PROBLEM REQUIREMENTS: Reproduce only the stretch of entries below that begins at the first line and ends at the line holding "43 | 21.6 |".

Saved entries
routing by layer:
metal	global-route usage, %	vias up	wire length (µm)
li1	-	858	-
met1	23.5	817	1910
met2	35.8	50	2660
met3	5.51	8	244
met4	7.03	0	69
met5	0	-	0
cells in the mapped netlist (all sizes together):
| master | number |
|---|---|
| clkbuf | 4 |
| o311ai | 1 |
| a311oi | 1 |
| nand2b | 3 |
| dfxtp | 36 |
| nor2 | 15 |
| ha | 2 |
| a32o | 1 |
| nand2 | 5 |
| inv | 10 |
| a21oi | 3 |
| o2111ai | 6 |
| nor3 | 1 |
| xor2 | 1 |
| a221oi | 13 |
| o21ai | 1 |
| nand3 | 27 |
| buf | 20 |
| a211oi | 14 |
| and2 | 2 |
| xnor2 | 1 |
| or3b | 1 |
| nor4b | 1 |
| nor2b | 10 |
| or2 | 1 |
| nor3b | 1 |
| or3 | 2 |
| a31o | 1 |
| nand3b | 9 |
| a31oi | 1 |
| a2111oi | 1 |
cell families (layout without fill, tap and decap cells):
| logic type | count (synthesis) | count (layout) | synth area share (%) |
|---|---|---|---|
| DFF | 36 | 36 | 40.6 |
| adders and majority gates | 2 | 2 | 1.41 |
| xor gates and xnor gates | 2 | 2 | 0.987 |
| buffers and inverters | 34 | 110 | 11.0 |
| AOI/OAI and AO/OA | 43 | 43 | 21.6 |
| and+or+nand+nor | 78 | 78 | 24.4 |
### src/rtl/sysreg_irq_if.sv
// Bus bundle for sysreg_irq: system-register access, PC capture, ALU flags and interrupt handshake.
// The master modport is the core/CPU side; the slave modport is the sysreg_irq block.
interface sysreg_irq_if #(
  parameter int unsigned IRQ_CNT = 4,
  parameter int unsigned FLAGS_W = 5
);
  logic               sr_ie;
  logic [15:0]        sr_sel;
  logic [15:0]        sr_in;
  logic [15:0]        sr_out;
  logic [6:0]         instr_op;
  logic [15:0]        pc_in;
  logic               pc_ie;
  logic               pc_inc;
  logic               out_addr_ovr;
  logic [FLAGS_W-1:0] alu_flags_in;
  logic               alu_flags_ie;
  logic [FLAGS_W-1:0] alu_flags;
  logic [IRQ_CNT-1:0] irq_in;
  logic               irq_ack;
  logic               irq_req;
  logic [3:0]         irq_vec;
  logic               boot_mode;
  logic               instr_mem_over;
  logic               irq_en;

  modport master (
    output sr_ie, sr_sel, sr_in, instr_op, pc_in, pc_ie, pc_inc, out_addr_ovr,
    output alu_flags_in, alu_flags_ie, irq_in, irq_ack,
    input  sr_out, alu_flags, irq_req, irq_vec, boot_mode, instr_mem_over, irq_en
  );

  modport slave (
    input  sr_ie, sr_sel, sr_in, instr_op, pc_in, pc_ie, pc_inc, out_addr_ovr,
    input  alu_flags_in, alu_flags_ie, irq_in, irq_ack,
    output sr_out, alu_flags, irq_req, irq_vec, boot_mode, instr_mem_over, irq_en
  );
endinterface

### src/rtl/sysreg_irq.sv
// System registers plus edge-triggered, masked, lowest-index-first interrupt controller.
// Optional ALU flag save/restore across interrupts: define SYSREG_IRQ_FLAG_SAVE_EN.
module sysreg_irq #(
  parameter int unsigned IRQ_CNT = 4,
  parameter int unsigned FLAGS_W = 5
) (
  input logic         clk,
  input logic         rst,
  sysreg_irq_if.slave bus
);
  localparam logic [6:0] OpJtrLd  = 7'b0001110;
  localparam logic [6:0] OpIret   = 7'b0001111;
  localparam logic [6:0] OpJtrSel = 7'b0010001;

  typedef enum logic [1:0] {StIdle, StReq, StActive} state_e;

  state_e             state_q, state_d;
  logic [2:0]         rt_mode_q, rt_mode_d;  // {IRQEN, INA, SUP}
  logic               jtr_mode_q, jtr_mode_d, jtr_buff_q, jtr_buff_d;
  logic [15:0]        irq_pc_q, irq_pc_d;
  logic [FLAGS_W-1:0] alu_flags_q, alu_flags_d;
  logic [IRQ_CNT-1:0] irq_mask_q, irq_mask_d, irq_pend_q, irq_pend_d, irq_prev_q;
  logic [3:0]         irq_cause_q, irq_cause_d, irq_vec_q, irq_vec_d;
  logic [IRQ_CNT-1:0] pend_clr, eligible;
  logic [3:0]         first_irq;
  logic               enter, iret;
`ifdef SYSREG_IRQ_FLAG_SAVE_EN
  logic [FLAGS_W-1:0] flag_shadow_q, flag_shadow_d;
`endif

  assign eligible = irq_pend_q & irq_mask_q;

  always_comb begin
    first_irq = '0;
    for (int i = int'(IRQ_CNT) - 1; i >= 0; i--) begin
      if (eligible[i]) first_irq = 4'(i);
    end
  end

  always_comb begin
    state_d     = state_q;
    rt_mode_d   = rt_mode_q;
    jtr_mode_d  = jtr_mode_q;
    jtr_buff_d  = jtr_buff_q;
    irq_pc_d    = irq_pc_q;
    alu_flags_d = alu_flags_q;
    irq_mask_d  = irq_mask_q;
    irq_cause_d = irq_cause_q;
    irq_vec_d   = irq_vec_q;
    pend_clr    = '0;
    enter       = 1'b0;
    iret        = 1'b0;
`ifdef SYSREG_IRQ_FLAG_SAVE_EN
    flag_shadow_d = flag_shadow_q;
`endif

    if (bus.sr_ie) begin
      case (bus.sr_sel)
        16'd1:   if (rt_mode_q[0]) rt_mode_d = bus.sr_in[2:0];
        16'd2:   jtr_buff_d = bus.sr_in[0];
        16'd3:   irq_pc_d = bus.sr_in;
        16'd4:   alu_flags_d = bus.sr_in[FLAGS_W-1:0];
        16'd5:   irq_mask_d = bus.sr_in[IRQ_CNT-1:0];
        16'd6:   pend_clr = bus.sr_in[IRQ_CNT-1:0];
        default: ;
      endcase
    end
    if (bus.alu_flags_ie) alu_flags_d = bus.alu_flags_in;
    if (bus.out_addr_ovr) rt_mode_d[2] = 1'b1;
    if ((bus.instr_op == OpJtrLd) || (bus.instr_op == OpIret) ||
        ((bus.instr_op == OpJtrSel) && (bus.sr_sel == 16'd0))) begin
      jtr_mode_d = jtr_buff_q;
    end

    unique case (state_q)
      StIdle: begin
        if (rt_mode_q[2] && (|eligible)) begin
          state_d   = StReq;
          irq_vec_d = first_irq;
        end
      end
      StReq: begin
        // Software disabling interrupts withdraws an unacknowledged request.
        if (!rt_mode_q[2]) begin
          state_d = StIdle;
        end else if (bus.irq_ack) begin
          state_d = StActive;
          enter   = 1'b1;
        end
      end
      StActive: begin
        if (bus.instr_op == OpIret) begin
          state_d = StIdle;
          iret    = 1'b1;
        end
      end
      default: state_d = StIdle;
    endcase

    if (enter) begin
      rt_mode_d[0] = 1'b1;
      rt_mode_d[2] = 1'b0;
      irq_cause_d  = irq_vec_q;
      if (bus.pc_ie)       irq_pc_d = bus.sr_in;
      else if (bus.pc_inc) irq_pc_d = bus.pc_in + 16'd1;
      else                 irq_pc_d = bus.pc_in;
`ifdef SYSREG_IRQ_FLAG_SAVE_EN
      flag_shadow_d = alu_flags_q;
`endif
    end
    if (iret) begin
      rt_mode_d[2] = 1'b1;
`ifdef SYSREG_IRQ_FLAG_SAVE_EN
      alu_flags_d = flag_shadow_q;
`endif
    end

    // Clears first, then new edges, so a same-cycle edge always survives.
    irq_pend_d = irq_pend_q & ~pend_clr;
    for (int i = 0; i < int'(IRQ_CNT); i++) begin
      if (enter && (irq_vec_q == 4'(i))) irq_pend_d[i] = 1'b0;
    end
    irq_pend_d = irq_pend_d | (bus.irq_in & ~irq_prev_q);
  end

  always_ff @(posedge clk) begin
    if (rst) begin
      state_q     <= StIdle;
      rt_mode_q   <= 3'b001;
      jtr_mode_q  <= 1'b1;
      jtr_buff_q  <= 1'b1;
      irq_pc_q    <= '0;
      alu_flags_q <= '0;
      irq_mask_q  <= '0;
      irq_pend_q  <= '0;
      irq_prev_q  <= '0;
      irq_cause_q <= '0;
      irq_vec_q   <= '0;
`ifdef SYSREG_IRQ_FLAG_SAVE_EN
      flag_shadow_q <= '0;
`endif
    end else begin
      state_q     <= state_d;
      rt_mode_q   <= rt_mode_d;
      jtr_mode_q  <= jtr_mode_d;
      jtr_buff_q  <= jtr_buff_d;
      irq_pc_q    <= irq_pc_d;
      alu_flags_q <= alu_flags_d;
      irq_mask_q  <= irq_mask_d;
      irq_pend_q  <= irq_pend_d;
      irq_prev_q  <= bus.irq_in;
      irq_cause_q <= irq_cause_d;
      irq_vec_q   <= irq_vec_d;
`ifdef SYSREG_IRQ_FLAG_SAVE_EN
      flag_shadow_q <= flag_shadow_d;
`endif
    end
  end

  always_comb begin
    bus.sr_out = '0;
    if (bus.out_addr_ovr) begin
      bus.sr_out = irq_pc_q;
    end else begin
      case (bus.sr_sel)
        16'd1:   bus.sr_out = {13'd0, rt_mode_q};
        16'd2:   bus.sr_out = {15'd0, jtr_buff_q};
        16'd3:   bus.sr_out = irq_pc_q;
        16'd4:   bus.sr_out = 16'(alu_flags_q);
        16'd5:   bus.sr_out = 16'(irq_mask_q);
        16'd6:   bus.sr_out = 16'(irq_pend_q);
        16'd7:   bus.sr_out = {12'd0, irq_cause_q};
`ifdef SYSREG_IRQ_FLAG_SAVE_EN
        16'd8:   bus.sr_out = 16'(flag_shadow_q);
`endif
        default: bus.sr_out = '0;
      endcase
    end
  end

  assign bus.alu_flags      = alu_flags_q;
  assign bus.irq_req        = (state_q == StReq);
  assign bus.irq_vec        = irq_vec_q;
  assign bus.boot_mode      = jtr_mode_q;
  assign bus.instr_mem_over = rt_mode_q[1];
  assign bus.irq_en         = rt_mode_q[2];
endmodule
[src/rtl/uart_sync_fifo.sv]
// Small synchronous FIFO. The head entry is always presented on rd_data so
// the consumer can capture it on the same edge that pops it.
module uart_sync_fifo #(
    parameter int WIDTH = 8,
    parameter int DEPTH = 4
) (
    input  logic                       clk,
    input  logic                       reset,
    input  logic                       push,
    input  logic [WIDTH-1:0]           wr_data,
    input  logic                       pop,
    output logic [WIDTH-1:0]           rd_data,
    output logic                       full,
    output logic                       empty,
    output logic [$clog2(DEPTH):0]     count
);

    localparam int AW = $clog2(DEPTH);

    logic [WIDTH-1:0] mem_q [DEPTH];
    logic [AW-1:0]    wr_ptr_q, wr_ptr_d;
    logic [AW-1:0]    rd_ptr_q, rd_ptr_d;
    logic [AW:0]      count_q, count_d;
    logic             push_ok;
    logic             pop_ok;

    assign full    = (count_q == (AW+1)'(DEPTH));
    assign empty   = (count_q == '0);
    assign count   = count_q;
    assign rd_data = mem_q[rd_ptr_q];

    // A full FIFO drops writes; an empty one ignores reads.
    assign push_ok = push && !full;
    assign pop_ok  = pop && !empty;

    // Next-state pointers and occupancy; push+pop together leave count alone.
    always_comb begin
        wr_ptr_d = wr_ptr_q;
        rd_ptr_d = rd_ptr_q;
        count_d  = count_q;
        if (push_ok) begin
            wr_ptr_d = wr_ptr_q + 1'b1;
        end
        if (pop_ok) begin
            rd_ptr_d = rd_ptr_q + 1'b1;
        end
        case ({push_ok, pop_ok})
            2'b10:   count_d = count_q + 1'b1;
            2'b01:   count_d = count_q - 1'b1;
            default: count_d = count_q;
        endcase
    end

    // Storage array is left unreset so it can map onto RAM.
    always_ff @(posedge clk) begin
        if (push_ok) begin
            mem_q[wr_ptr_q] <= wr_data;
        end
    end

    // Pointer and occupancy registers.
    always_ff @(posedge clk or posedge reset) begin
        if (reset) begin
            wr_ptr_q <= '0;
            rd_ptr_q <= '0;
            count_q  <= '0;
        end else begin
            wr_ptr_q <= wr_ptr_d;
            rd_ptr_q <= rd_ptr_d;
            count_q  <= count_d;
        end
    end

endmodule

PROBLEM SOLUTION:
routing by layer:
metal	global-route usage, %	vias up	wire length (µm)
li1	-	858	-
met1	23.5	817	1910
met2	35.8	50	2660
met3	5.51	8	244
met4	7.03	0	69
met5	0	-	0
cells in the mapped netlist (all sizes together):
| master | number |
|---|---|
| clkbuf | 4 |
| o311ai | 1 |
| a311oi | 1 |
| nand2b | 3 |
| dfxtp | 36 |
| nor2 | 15 |
| ha | 2 |
| a32o | 1 |
| nand2 | 5 |
| inv | 10 |
| a21oi | 3 |
| o2111ai | 6 |
| nor3 | 1 |
| xor2 | 1 |
| a221oi | 13 |
| o21ai | 1 |
| nand3 | 27 |
| buf | 20 |
| a211oi | 14 |
| and2 | 2 |
| xnor2 | 1 |
| or3b | 1 |
| nor4b | 1 |
| nor2b | 10 |
| or2 | 1 |
| nor3b | 1 |
| or3 | 2 |
| a31o | 1 |
| nand3b | 9 |
| a31oi | 1 |
| a2111oi | 1 |
cell families (layout without fill, tap and decap cells):
| logic type | count (synthesis) | count (layout) | synth area share (%) |
|---|---|---|---|
| DFF | 36 | 36 | 40.6 |
| adders and majority gates | 2 | 2 | 1.41 |
| xor gates and xnor gates | 2 | 2 | 0.987 |
| buffers and inverters | 34 | 110 | 11.0 |
| AOI/OAI and AO/OA | 43 | 43 | 21.6 |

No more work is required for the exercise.